B.ED DIARIES

Bachelors in Education
When you inform your relatives/family friends/ friends/parents’ colleagues about your decision to get this qualification in your kitty, you face myriad reactions. Why? Well, because everybody has somebody in their circle who has “done” this course while sitting at home. Because it is considered to be a wastage of time to invest for such a dainty, insignificant purpose. But when it comes to the leading Universities in Delhi, B.ed is taken very seriously. Getting a seat booked for yourself by clearing the entrance is a task in itself. Once you do so, it is no easy a road. For we have a regular 9-5 time table five days a week, with the regular subjects and add on’s like sports, Art in Education, House activities, Work Experience(Tie and Dye for me!) in tow. Not an easy life, let me tell you. It is very exhausting to say the least, just like the other fields of study and research, Education is one exhaustive sphere too!

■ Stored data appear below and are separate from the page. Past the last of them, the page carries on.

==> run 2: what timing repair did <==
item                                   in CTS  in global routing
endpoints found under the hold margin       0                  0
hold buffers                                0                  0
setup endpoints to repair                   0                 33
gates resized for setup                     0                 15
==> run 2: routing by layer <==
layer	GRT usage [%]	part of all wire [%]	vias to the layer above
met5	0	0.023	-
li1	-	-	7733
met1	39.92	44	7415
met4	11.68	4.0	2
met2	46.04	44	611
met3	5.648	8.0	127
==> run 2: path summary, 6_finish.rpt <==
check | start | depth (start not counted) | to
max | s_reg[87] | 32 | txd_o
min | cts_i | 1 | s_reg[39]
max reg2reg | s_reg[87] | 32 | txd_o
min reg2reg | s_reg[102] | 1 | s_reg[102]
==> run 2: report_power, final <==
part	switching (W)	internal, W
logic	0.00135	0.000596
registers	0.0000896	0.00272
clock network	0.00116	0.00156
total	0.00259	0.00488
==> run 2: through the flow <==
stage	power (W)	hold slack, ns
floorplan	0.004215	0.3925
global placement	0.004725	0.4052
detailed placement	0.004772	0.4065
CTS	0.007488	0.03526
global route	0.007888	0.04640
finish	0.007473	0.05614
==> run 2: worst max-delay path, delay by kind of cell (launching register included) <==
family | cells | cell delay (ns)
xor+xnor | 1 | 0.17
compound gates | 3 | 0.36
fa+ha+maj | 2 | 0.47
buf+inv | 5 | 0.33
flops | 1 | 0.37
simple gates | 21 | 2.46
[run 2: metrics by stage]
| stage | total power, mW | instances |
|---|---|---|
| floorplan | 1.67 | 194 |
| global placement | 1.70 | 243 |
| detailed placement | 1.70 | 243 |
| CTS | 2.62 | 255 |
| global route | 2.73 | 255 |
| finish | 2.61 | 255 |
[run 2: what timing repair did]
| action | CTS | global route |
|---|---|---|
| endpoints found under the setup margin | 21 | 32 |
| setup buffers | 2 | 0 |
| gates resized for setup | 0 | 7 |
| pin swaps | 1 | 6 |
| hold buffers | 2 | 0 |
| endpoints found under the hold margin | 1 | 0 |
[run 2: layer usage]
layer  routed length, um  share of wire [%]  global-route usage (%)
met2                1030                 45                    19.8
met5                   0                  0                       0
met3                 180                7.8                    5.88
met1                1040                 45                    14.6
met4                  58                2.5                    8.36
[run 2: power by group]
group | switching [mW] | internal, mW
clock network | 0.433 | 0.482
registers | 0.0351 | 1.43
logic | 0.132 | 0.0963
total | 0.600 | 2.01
[src/rtl/tdl_map.svh]
// Register indices, field positions, reset values and midcode levels of the trim DAC bank
`ifndef TDL_MAP_SVH
`define TDL_MAP_SVH
// Printed register indices; byte address is four times the index
`define TDL_IDX_CTRL_CH2 8'h51
`define TDL_IDX_CTRL_CH3 8'h52
`define TDL_IDX_CODE_CH2 8'h59
`define TDL_IDX_CODE_CH3 8'h5a
`define TDL_IDX_UPPER_CH2 8'h61
`define TDL_IDX_UPPER_CH3 8'h62
`define TDL_IDX_LOWER_CH2 8'h69
`define TDL_IDX_LOWER_CH3 8'h6a
`define TDL_IDX_STATUS 8'h70
// Control register fields
`define TDL_CTRL_ON_BIT 2
`define TDL_CTRL_SEL_LSB 0
// Status register: three bits per channel
`define TDL_STAT_DRIVE_BIT 0
`define TDL_STAT_CLAMP_HI_BIT 1
`define TDL_STAT_CLAMP_LO_BIT 2
`define TDL_STAT_STRIDE 4
// Reset values
`define TDL_RST_SEL 2'h0
`define TDL_RST_CODE 8'h7f
`define TDL_RST_UPPER 8'hff
`define TDL_RST_LOWER 8'h00
`define TDL_MIDCODE 8'h7f
// Midcode output level in millivolts per select code
`define TDL_MID_MV_SEL0 11'd1250
`define TDL_MID_MV_SEL1 11'd1000
`define TDL_MID_MV_SEL2 11'd800
`define TDL_MID_MV_SEL3 11'd600
`endif

[src/rtl/tdl_pkg.sv]
// Types shared by the trim DAC register bank and its channel clamp
package tdl_pkg;
  typedef struct packed
  {
    logic on;
    logic [1:0] sel;
    logic [7:0] code;
    logic [7:0] upper;
    logic [7:0] lower;
  } tdl_chan_cfg_t;

  typedef struct packed
  {
    logic [7:0] applied;
    logic drive;
    logic [10:0] mid_mv;
    logic clamp_hi;
    logic clamp_lo;
  } tdl_chan_state_t;

  typedef struct packed
  {
    tdl_chan_cfg_t [1:0] ch;
    logic wr_pend;
    logic [7:0] wr_idx;
    logic [31:0] rdata;
  } tdl_regs_state_t;
endpackage

[src/rtl/tdl_channel.sv]
// One trim DAC channel: code clamp, output enable and midcode level decode
`timescale 1ns/1ps
`include "tdl_map.svh"
module tdl_channel
  import tdl_pkg::*;
(
  input wire logic clock_i,
  input wire logic nrst_i,
  input wire tdl_chan_cfg_t cfg_i,
  output logic [7:0] code_o,
  output logic drive_o,
  output logic [10:0] mid_mv_o,
  output logic clamp_hi_o,
  output logic clamp_lo_o
);
  tdl_chan_state_t s;
  tdl_chan_state_t next_s;

  always_comb
  begin
    next_s = s;
    next_s.clamp_hi = cfg_i.code > cfg_i.upper;
    next_s.clamp_lo = cfg_i.code < cfg_i.lower;
    // Upper check first; only matters when limits are crossed, and then drive is off anyway
    if (cfg_i.code > cfg_i.upper)
    begin
      next_s.applied = cfg_i.upper;
    end
    else if (cfg_i.code < cfg_i.lower)
    begin
      next_s.applied = cfg_i.lower;
    end
    else
    begin
      next_s.applied = cfg_i.code;
    end
    next_s.drive = cfg_i.on && !(cfg_i.lower > cfg_i.upper);
    case (cfg_i.sel)
      2'h0: next_s.mid_mv = `TDL_MID_MV_SEL0;
      2'h1: next_s.mid_mv = `TDL_MID_MV_SEL1;
      2'h2: next_s.mid_mv = `TDL_MID_MV_SEL2;
      2'h3: next_s.mid_mv = `TDL_MID_MV_SEL3;
      default: next_s.mid_mv = `TDL_MID_MV_SEL0;
    endcase
  end

  always_ff @(posedge clock_i or negedge nrst_i)
  begin
    if (!nrst_i)
    begin
      s <= '0;
    end
    else
    begin
      s <= next_s;
    end
  end

  assign code_o = s.applied;
  assign drive_o = s.drive;
  assign mid_mv_o = s.mid_mv;
  assign clamp_hi_o = s.clamp_hi;
  assign clamp_lo_o = s.clamp_lo;
endmodule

Due to the ill informed peeps, my readers, B.ed has acquired a notorious reputation. And as a result, the quality of teachers we, as a developing nation, should have, is deteriorating. For being a teacher is the option supposedly chosen by those less talented, the ones not intelligent enough to pack their bags and go to engineering or business schools. To keep the negativity aside, I had the fortune of understanding the situation for gaps in achieving a good education system first hand. Now that they have increased the span of the course to two years, we spent a good 15 days this December for school observation. A group of five to seven people was assigned one school. Mine was a government school for girls, the location of which shall remain anonymous, for obvious reasons.
Coming from an English Medium, Private School, coming to a government school was a reality check. Having spent the initial months in discussing the pros and cons of the educational policies, or reading about philosophers, we had supposedly gauged the theory well. But what is the use of theory if not applied on ground. Here I learnt how much of a hurdle the no detention policy was. Sample this- there’s a class of about 80-90 girls, wherein they have divided the lot into the “reader” and “non-reader” group. The latter has absolutely no knowledge of how to read either Hindi or English properly. And you’ll find the segregation in classes uptil ninth. How difficult does it become for the teachers to teach, in spite of knowing that it’ll be an uphill task to bring these two sections on an equal footing. Now since they have to forcibly pass them according to the policies, even they cease to bother after a point of time. And since these girls are probably the first generation of their families acquiring an education, the onus is totally on the school to successfully “educate” them, in the real sense of the word. Not to generalize, for I did encounter exceptions, the lax and indifferent attitude of government school teachers doesn’t help improve the situation. Though we were there only for observation, we were often asked to teach, as in, when taking in the “arrangement periods”.
The girls were very shy and uncomfortable with English. So, I really felt guilty of having done this to the brilliant, aspiring girls. The pressure of learning the language as well as people like me has put an undue pressure on them. They are marvelous when it comes to having a command over Hindi, a feat I acknowledged every time I taught them. I tried putting use of the tricks and methods they’d taught me at CELTA. But I was unsure how long will they be able to retain the new terminology and concepts. In order to break the ice, I requested them to turn unabashedly confident. Also, smiling a lot, encouraging them to make mistakes and appreciating them for the efforts they put in did make a whole lot of difference. I advised them to read something every day, as it would smoothen their journey of conquering the colonial baggage thrust on them. Though they did promise me to work accordingly, I am skeptical as to how efficiently will they be able to stick to the it. Some teachers we met at the school initially questioned us the relevance of the two year duration. In hindsight, I can understand why it is so. Instead of learning the status quo as one embarked on putting teaching plans into practice, we got an idea about the way these schools function and this shall immensely help us to structure our lesson plans according to their caliber, instead of forcibly thrusting our plans down their throats, irrespective of if they’ll follow through easily or not.
Though it was a brief period of observation, I am glad I spent it fine-tuning my skills of being a good, impressionable teacher, with a roving eye, If I may add. Haha!